Congress MPs Ravneet Singh Bittu (L) and Gurjeet Aujla stage a protest over farm laws at Parliament House complex on the day of Budget 2021-22 presentation, in New Delhi on Monday
- February 02, 2021
- Updated: 01:58 am
DW BUREAU / Chandigarh
The Punjab Cabinet led by Chief Minister Captain Amarinder Singh on Monday approved the Punjab Excise Policy 2021-22 with a projected target to mop up Rs 7002 crores through excise revenues as against the current year's revenue of Rs 5794 crore, showing an increase of 20 per cent. Overall, the Excise policy has been largely focused on providing relief to retail licensees and to keep buoyancy in liquor trade. According to a spokesperson of the Chief Minister's Office, the policy aimed at renewal of the existing vends, subject to lifting of additional liquor by the licensees, ensuring a minimum growth of revenue of 12 per cent during 2020-21. The revenue of current year is expected to Rs 5794 crore as against Rs 5027 crore of previous year, showing an increase of 15 per cent. The spokesperson further said that the state government is banking on the superb performance of the Excise department during the year 2020-21 despite Covid-19 disruptions, which is now slated to garner around Rs 300 crores over and above the budgeted target of Rs 5578 crore. If successful, the government would be able to jump from Rs 5073 crores in 2019-20 to Rs 7000 crores in 2021-22, an increase of whopping 40 per cent in two years. The department proposes to collect the additional revenue by increasing the quota (minimum quantity to be sold by a licensee) of Punjab Medium Liquor by 12 pc, Indian made Foreign Liquor ( IMFL) by 6 pc and Beer by 4 pc over last year respectively. In a first, the department has proposed to impose a quota for foreign liquor in Municipal Corporation areas and 'A' Class municipalities.

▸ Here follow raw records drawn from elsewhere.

`config.mk`:
```
export PLATFORM = sky130hd
export DESIGN_NAME = pio_dual_group
export DESIGN_NICKNAME = d
export VERILOG_FILES = /design/src/rtl/pio_pkg.sv /design/src/rtl/pio_sync.sv /design/src/rtl/pio_group.sv /design/src/rtl/pio_irq.sv /design/src/rtl/pio_dual_group.sv
export SDC_FILE = /design/constraint.sdc
export NUM_CORES = 1
export LEC_CHECK = 0
export BUFFER_PORTS_ARGS = -buffer_cell sky130_fd_sc_hd__buf_2
export CORE_UTILIZATION = 32
export CTS_CLUSTER_DIAMETER = 60
export DETAILED_ROUTE_END_ITERATION = 8
export SLEW_MARGIN = 10
export SYNTH_ARGS = -nofsm -noshare
export SYNTH_HDL_FRONTEND = slang
export SYNTH_SLANG_ARGS = --single-unit
```
`constraint.sdc`:
```
create_clock -name clk -period 3 [get_ports clk]
set_clock_uncertainty 0.1 [all_clocks]
set_input_delay 0.6 -clock clk [delete_from_list [all_inputs] [get_ports clk]]
set_output_delay 0.6 -clock clk [all_outputs]
set_load 0.02 [all_outputs]
```
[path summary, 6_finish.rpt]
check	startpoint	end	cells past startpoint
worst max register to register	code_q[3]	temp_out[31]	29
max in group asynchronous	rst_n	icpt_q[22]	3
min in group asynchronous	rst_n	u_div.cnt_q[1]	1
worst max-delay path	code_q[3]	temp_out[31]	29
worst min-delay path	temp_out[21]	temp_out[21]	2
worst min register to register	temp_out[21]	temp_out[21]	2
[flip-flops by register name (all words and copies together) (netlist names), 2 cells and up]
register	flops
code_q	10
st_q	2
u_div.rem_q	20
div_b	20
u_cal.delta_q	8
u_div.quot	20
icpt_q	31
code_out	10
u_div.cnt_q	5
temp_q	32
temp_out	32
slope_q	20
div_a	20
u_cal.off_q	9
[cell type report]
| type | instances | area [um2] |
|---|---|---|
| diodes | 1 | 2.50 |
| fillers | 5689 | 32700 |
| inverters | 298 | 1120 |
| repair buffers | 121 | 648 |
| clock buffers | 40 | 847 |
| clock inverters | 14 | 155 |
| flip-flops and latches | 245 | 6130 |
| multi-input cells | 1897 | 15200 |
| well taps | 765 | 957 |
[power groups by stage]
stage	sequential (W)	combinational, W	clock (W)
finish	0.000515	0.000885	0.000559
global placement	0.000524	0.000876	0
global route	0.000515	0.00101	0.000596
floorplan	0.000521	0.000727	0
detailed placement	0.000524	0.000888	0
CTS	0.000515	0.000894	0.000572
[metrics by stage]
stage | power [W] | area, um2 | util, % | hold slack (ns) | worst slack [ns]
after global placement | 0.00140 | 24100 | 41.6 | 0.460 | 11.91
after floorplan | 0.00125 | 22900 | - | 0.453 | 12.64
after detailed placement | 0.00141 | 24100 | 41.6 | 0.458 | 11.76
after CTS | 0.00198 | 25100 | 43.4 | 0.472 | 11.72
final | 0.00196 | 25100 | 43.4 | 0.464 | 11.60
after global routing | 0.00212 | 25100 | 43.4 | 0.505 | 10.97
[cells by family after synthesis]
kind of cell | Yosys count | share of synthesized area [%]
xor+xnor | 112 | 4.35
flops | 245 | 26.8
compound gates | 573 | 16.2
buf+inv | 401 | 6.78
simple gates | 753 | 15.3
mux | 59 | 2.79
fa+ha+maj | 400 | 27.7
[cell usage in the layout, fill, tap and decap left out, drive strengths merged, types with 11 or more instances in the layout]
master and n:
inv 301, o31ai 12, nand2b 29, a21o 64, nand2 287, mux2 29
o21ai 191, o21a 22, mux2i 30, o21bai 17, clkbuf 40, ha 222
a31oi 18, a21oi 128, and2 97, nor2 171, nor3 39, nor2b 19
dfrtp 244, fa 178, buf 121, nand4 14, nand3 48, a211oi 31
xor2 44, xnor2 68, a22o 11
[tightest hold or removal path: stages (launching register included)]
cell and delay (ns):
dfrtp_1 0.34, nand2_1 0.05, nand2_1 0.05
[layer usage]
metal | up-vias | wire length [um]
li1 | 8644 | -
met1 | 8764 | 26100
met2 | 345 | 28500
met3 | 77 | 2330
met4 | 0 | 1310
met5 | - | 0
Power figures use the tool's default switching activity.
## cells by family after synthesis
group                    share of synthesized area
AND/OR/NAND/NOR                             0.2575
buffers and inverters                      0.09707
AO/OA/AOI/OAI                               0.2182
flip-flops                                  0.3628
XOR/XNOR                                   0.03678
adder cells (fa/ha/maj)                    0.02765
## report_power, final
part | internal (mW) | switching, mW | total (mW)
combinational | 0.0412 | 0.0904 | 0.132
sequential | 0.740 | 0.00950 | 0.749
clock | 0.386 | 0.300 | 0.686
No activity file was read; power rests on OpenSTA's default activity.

The Excise policy has been formulated specially to give relief to those sections of the society which were affected negatively due to Covid-19. Not only has the Annual Fixed license fee for bars in hotels and restaurants been slashed by around 30 per cent but the fee on consumption of liquor (assessed fee) has also been reduced. The Annual Licence fee for marriage palaces has also been reduced by 20 per cent. This relief will go a long way in supporting the badly affected hospitality sector during the Covid phase. The Policy allows Renewal of existing vends subject to lifting of additional liquor by the licensees. It is likely to bring stability in the liquor trade and will also generate additional revenue for the state exchequer. The government has not increased the incidence of taxes on country liquor thereby maintaining the last year liquor prices for the consumers.